13 Suspects: The Verdicts on Gallup’s Gaffes
Even if you don’t care about political polling, or the fact that Gallup consistently overestimates support for Republican candidates, it is worth paying attention to how Gallup is trying to fix its problems with surveys and polling.
They are not happy with how poorly their polls have fared (who would be?), and they have teams of smart people trying to figure out what is wrong. Given their high profile, they are making the process and findings of their investigations public, and we have much to learn from that.
Last week they released their findings from an extensive review, which involved outside experts as well as internal ones. It is fascinating to read, because they identify 13 suspects in their survey process that all companies who do survey research should always be thinking about:
1. Tracking design. Did daily sampling quotas, interviews, and weighting (versus aggregating quotas and weighting protocols over several days) affect the results? Verdict: innocent.
2. RDD list-assisted landline vs. listed landline samples. Gallup used random digit dialing only for its mobile phone sample, but not for landlines. For landline phones, they called only numbers published in directories. Verdict: guilty.
3. Company name. Does the brand name of the polling firm influence who is willing to participate in surveys and how they answer? Verdict: innocent.
4. Race of the interviewer. African American interviewers win better cooperation among African American voters, but there was no discernible effect on outcomes. Verdict: innocent.

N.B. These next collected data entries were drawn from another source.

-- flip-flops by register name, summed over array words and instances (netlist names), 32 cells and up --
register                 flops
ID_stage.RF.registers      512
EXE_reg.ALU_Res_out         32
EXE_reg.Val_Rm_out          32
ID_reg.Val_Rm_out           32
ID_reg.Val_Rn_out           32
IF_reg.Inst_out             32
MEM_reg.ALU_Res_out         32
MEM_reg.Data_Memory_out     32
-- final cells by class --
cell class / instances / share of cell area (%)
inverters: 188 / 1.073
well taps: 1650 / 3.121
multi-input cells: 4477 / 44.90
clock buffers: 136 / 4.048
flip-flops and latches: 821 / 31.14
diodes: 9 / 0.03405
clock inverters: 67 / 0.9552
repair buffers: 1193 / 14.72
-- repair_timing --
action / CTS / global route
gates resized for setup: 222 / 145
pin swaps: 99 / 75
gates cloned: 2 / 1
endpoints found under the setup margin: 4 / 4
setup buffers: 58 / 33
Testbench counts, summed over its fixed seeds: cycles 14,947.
Context: an optimization exercise on an open-source flow, tuned for small area. The choices shown serve that exercise and are no tape-out recipe. The RTL was checked by simulation tests, not by an equivalence proof against the original design. The flow treats the clock pin as an ideal source. Dropping or thinning the clock tree relies on that and would not hold on a real chip. Power figures rest on the tool's default switching activity, not on a simulated workload.

==> flow/design.v <==
package tl_pkg;
  localparam logic [1:0] M_GRN = 2'b00;
  localparam logic [1:0] M_YEL = 2'b01;
  localparam logic [1:0] M_RED = 2'b11;
  localparam logic [1:0] M_OVR = 2'b10;
  localparam logic [1:0] P_AS = 2'b00;
  localparam logic [1:0] P_AL = 2'b01;
  localparam logic [1:0] P_BS = 2'b10;
  localparam logic [1:0] P_BL = 2'b11;
  localparam logic [1:0] D_THR = 2'd0;  
  localparam logic [1:0] D_LT  = 2'd1;  
  localparam logic [1:0] D_YEL = 2'd2;  
  localparam logic [1:0] D_AR  = 2'd3;  
endpackage : tl_pkg
import tl_pkg::*;
module tl_timer #(
  parameter longint D_THR_CYC = 30000,
  parameter longint D_LT_CYC  = 10000,
  parameter longint D_YEL_CYC = 3000,
  parameter longint D_AR_CYC  = 1000
)(
  input  logic       clk,
  input  logic       rst_n,
  input  logic [1:0] cls,
  output logic       expired
);
    localparam logic [14:0] POL    = 15'h2aaa;
    localparam logic [14:0] T_END  = 15'h6f6e;
    localparam logic [14:0] L_THR  = 15'h73c7;
    localparam logic [14:0] L_LT   = 15'h77d5;
    localparam logic [14:0] L_YEL  = 15'h13c5;
    localparam logic [14:0] L_AR   = 15'h73c6;
    logic [14:0] p, c, ld;
    assign c = p ^ POL;
    always_comb begin
      case (cls)
        D_THR:   ld = L_THR;
        D_LT:    ld = L_LT;
        D_YEL:   ld = L_YEL;
        default: ld = L_AR;
      endcase
    end
    always_ff @(posedge clk or negedge rst_n) begin
      if (!rst_n)       p <= T_END ^ POL;
      else if (expired) p <= ld ^ POL;
      else              p <= {c[13:0], c[14] ^ c[10]} ^ POL;
    end
    assign expired = (c == T_END);
endmodule
module debounce_sync #(
  parameter int unsigned CYCLES = 20
)(
  input  logic clk, rst_n,
  input  logic din,
  output logic dout,
  output logic rise_nx
);
  logic d1, d2;
  always_ff @(posedge clk or negedge rst_n) begin
    if (!rst_n) begin d1<=0; d2<=0; end
    else         begin d1<=din; d2<=d1; end
  end
  logic stable_state;
  logic differ, hit;
  assign differ = d2 ^ stable_state;
  localparam logic [4:0] POL = 5'd10;
  localparam logic [4:0] CNT0 = 5'd10;
  localparam logic [4:0] CEND = 5'd13;
  localparam logic [4:0] MASK = 5'd19;
  logic [4:0] p, c;
  assign c = p ^ POL;
  always_ff @(posedge clk or negedge rst_n) begin
    if (!rst_n)              p <= CNT0 ^ POL;
    else if (differ && !hit) p <= {c[3:0], c[4] ^ c[1]} ^ POL;
    else                     p <= CNT0 ^ POL;
  end
  assign hit = ((c & MASK) == (CEND & MASK));
  always_ff @(posedge clk or negedge rst_n) begin
    if (!rst_n)             stable_state <= 1'b0;
    else if (differ && hit) stable_state <= d2;
  end
  assign dout    = stable_state;
  assign rise_nx = differ && hit && d2;
endmodule
import tl_pkg::*;
module btn_interface #(
  parameter int unsigned F_CLK_HZ      = 50_000_000,
  parameter int unsigned T_DEBOUNCE_MS = 20
)(
  input  logic        clk,
  input  logic        rst_n,
  input  logic [11:0] btn_raw,
  input  logic        accept_jump,  
  output logic        jump_req,     
  output logic [1:0]  jump_phase    
);
  localparam int unsigned DEBOUNCE_CYC = (F_CLK_HZ / 1000) * T_DEBOUNCE_MS;
  logic [11:0] rise_nx;
  for (genvar i = 0; i < 12; i++) begin : g_db
    debounce_sync #(.CYCLES(DEBOUNCE_CYC)) u_db (
      .clk    (clk),
      .rst_n  (rst_n),
      .din    (btn_raw[i]),
      .dout   (),
      .rise_nx(rise_nx[i])
    );
  end
  function automatic logic [1:0] target(input int k);
    case (k)
      0, 2, 3, 5:  target = P_BS;
      1, 4:        target = P_BL;
      6, 8, 9, 11: target = P_AS;
      default:     target = P_AL;
    endcase
  endfunction
  logic [1:0] pick;
  always_comb begin
    pick = 2'b00;
    for (int k = 11; k >= 0; k--) if (rise_nx[k]) pick = target(k);
  end
  logic       ev_v;    
  logic       busy;
  logic [1:0] tgt;     
  logic       busy_nx;
  assign busy_nx = busy ? !accept_jump : ev_v;
  always_ff @(posedge clk or negedge rst_n) begin
    if (!rst_n) begin
      ev_v <= 1'b0;
      busy <= 1'b0;
      tgt  <= 2'b00;
    end else begin
      ev_v <= |rise_nx;
      busy <= busy_nx;
      if (!busy_nx) tgt <= pick;
    end
  end
  assign jump_req   = busy;
  assign jump_phase = tgt;
endmodule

5. Gender of the interviewer. Women interviewers were somewhat more likely to get respondents who supported Obama, but there was no discernible effect on outcomes. Verdict: innocent.
6. Neutral probing of “don’t know” and “refused” responses. Gently pushing respondents to reveal an underlying preference even if they say “I don’t know” might have affected statistical estimates. Verdict: innocent.
7. Geographic distribution of interviews. National samples usually set quotas by four large regions within the U.S., but not by areas within those regions. Verdict: guilty.
8. Interview completion time. Which day of the week polling is done, and at what times of day, can affect the types of respondents who are reached. Verdict: innocent.
9. Cellphone and landline phone distribution. The most accurate telephone polling now requires companies to call both cellphones and landlines. Was the 50%-50% mix appropriate? Verdict: innocent.
10. Measuring and weighting race. The most accurate ways to ask about race and to compensate for skews with statistical weighting is always changing, even at the U.S. Census Bureau. Did Gallup’s protocols affect their results? Verdict: guilty.
11. Handling of third-party candidates. Not explicitly reading third-party candidate names and party affiliations could affect the accuracy of polling predictions. Verdict: innocent.
12. Candidate name order in questions. The order in which names are read does affect outcomes, but randomization helps to ensure that any effects are equal across all candidates. Verdict: innocent.
13. Likely voter estimating. Some opinions should be ignored in election polls if there are good reasons to believe those people will not vote. But how good were the criteria for deciding who the most likely voters are? Verdict: guilty.
Conducting valid and reliable surveys is not easy. There are multiple places where design, fieldwork, data collection, and analysis can go wrong. There are many places where experience and professional judgment play critical roles.
Every survey research and measurement firm and every internal market research team should be keeping their eyes on suspects like these — and additional suspects that are unique to each research effort — with the highest levels of vigilance and care.